Walls (1942) provided the first serious attempt at mapping the evolution of vertebrate color vision. Using Walls' analysis, Gauthier (1994) proposed that "excellent hue discrimination" is a reptilian apomorphy. Opsin sequence data suggest instead that tetrachromatic color vision was the plesiomorphic condition for sarcopterygians (and hence tetrapods). Indeed, although opsin sequence data are not yet available to establish the homology of tetrachromacy among all reptiles, at least four visual pigments are known to mediate light-adapted vision in turtles (Bowmaker 1991) and alligators (Sillman et al. (1991) as well as the lizards (Kawamura and Yokoyama 1997) and birds (Vorobyev et al. 1998) for which sequence data do suggest homology as indicated in Figure 8. Since the opsin genes do not necessarily cluster together on purely functional grounds the apparent homology of tetrachromacy is not likely due to convergence. That is, the nearest neighbors in the tree are not generally the genes that code for the pigments with the most similar absorption spectra, so the position of the pigment genes on the tree is substantially determined by the sequences of segments that preserve adaptively neutral phylogenetic signals rather than sequences convergently selected for particular spectral tunings. Upon finding four cone pigments in Alligator, Sillman et al. (1991) suggested that dinosaurs, which (like alligators) were large reptiles, had color vision. At present the Sillman et al. suggestion appears too tenuous. Since modern reptiles bracket most dinosaurian lineages we can argue that dinosaurs not only had color vision, but actually had color vision that was, in at least some ways, better than ours.

Walls (1942) suspected that mammalian color vision arose de novo because either mammals secondarily lost their capacity for color vision during the Mesozoic Era, or their pre-Mesozoic ancestors never acquired it. In a thorough review, Jacobs (1993) demonstrated that the most parsimonious view of more recently acquired data is that the MRCA of eutherian mammals had two opsins. This conclusion is strongly supported by the phylogenetic analyses of opsin sequence data, but another rather interesting twist is suggested by the results of these analyses. The chicken, goldfish, and American anole, all have opsins similar in spectral sensitivity to the short wave sensitive pigment found in most orders of mammals (e.g., see the human visual pigment absorption spectra in Figure 7A).
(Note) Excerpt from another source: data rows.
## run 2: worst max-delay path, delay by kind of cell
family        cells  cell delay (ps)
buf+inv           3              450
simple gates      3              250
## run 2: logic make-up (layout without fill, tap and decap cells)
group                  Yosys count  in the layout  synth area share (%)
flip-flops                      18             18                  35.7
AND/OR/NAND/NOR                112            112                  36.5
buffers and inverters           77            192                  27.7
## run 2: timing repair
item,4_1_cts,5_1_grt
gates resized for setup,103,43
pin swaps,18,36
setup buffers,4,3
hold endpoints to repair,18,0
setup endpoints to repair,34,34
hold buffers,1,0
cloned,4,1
However, instead of clustering with those opsin genes, the genes coding for the short wave sensitive pigments of human, marmoset, squirrel monkey, talapoin monkey, and cow, as well as the UV sensitive pigments of mouse and rat, cluster with the UV sensitive pigments of goldfish, parakeet, and anole and the almost UV sensitive pigments of chicken, pigeon and clawed frog (Hisatomi et al. 1996, Yokoyama and Yokoyama 1996, Heath et al. 1997, Wilkie et al. 1998, Yokoyama et al. 1998), suggesting these pigments are all orthologs. Therefore, the short-wave sensitive pigment retained by eutherian mammals was likely a UV pigment ancestrally. Prior to the discovery of UV sensitivity in rodents (Jacobs et al. 1991), it seemed implausible that any mammals had visual sensitivity to UV light (Goldsmith 1990). Ironically it is now a defensible position that ancestrally all eutherians were UV-sensitive. That possibility raises intriguing questions about why this particular pigment was retained whereas two others were lost, and why the pigment's absorption spectrum was shifted toward longer wavelengths for most eutherians other than a subset of murid rodents.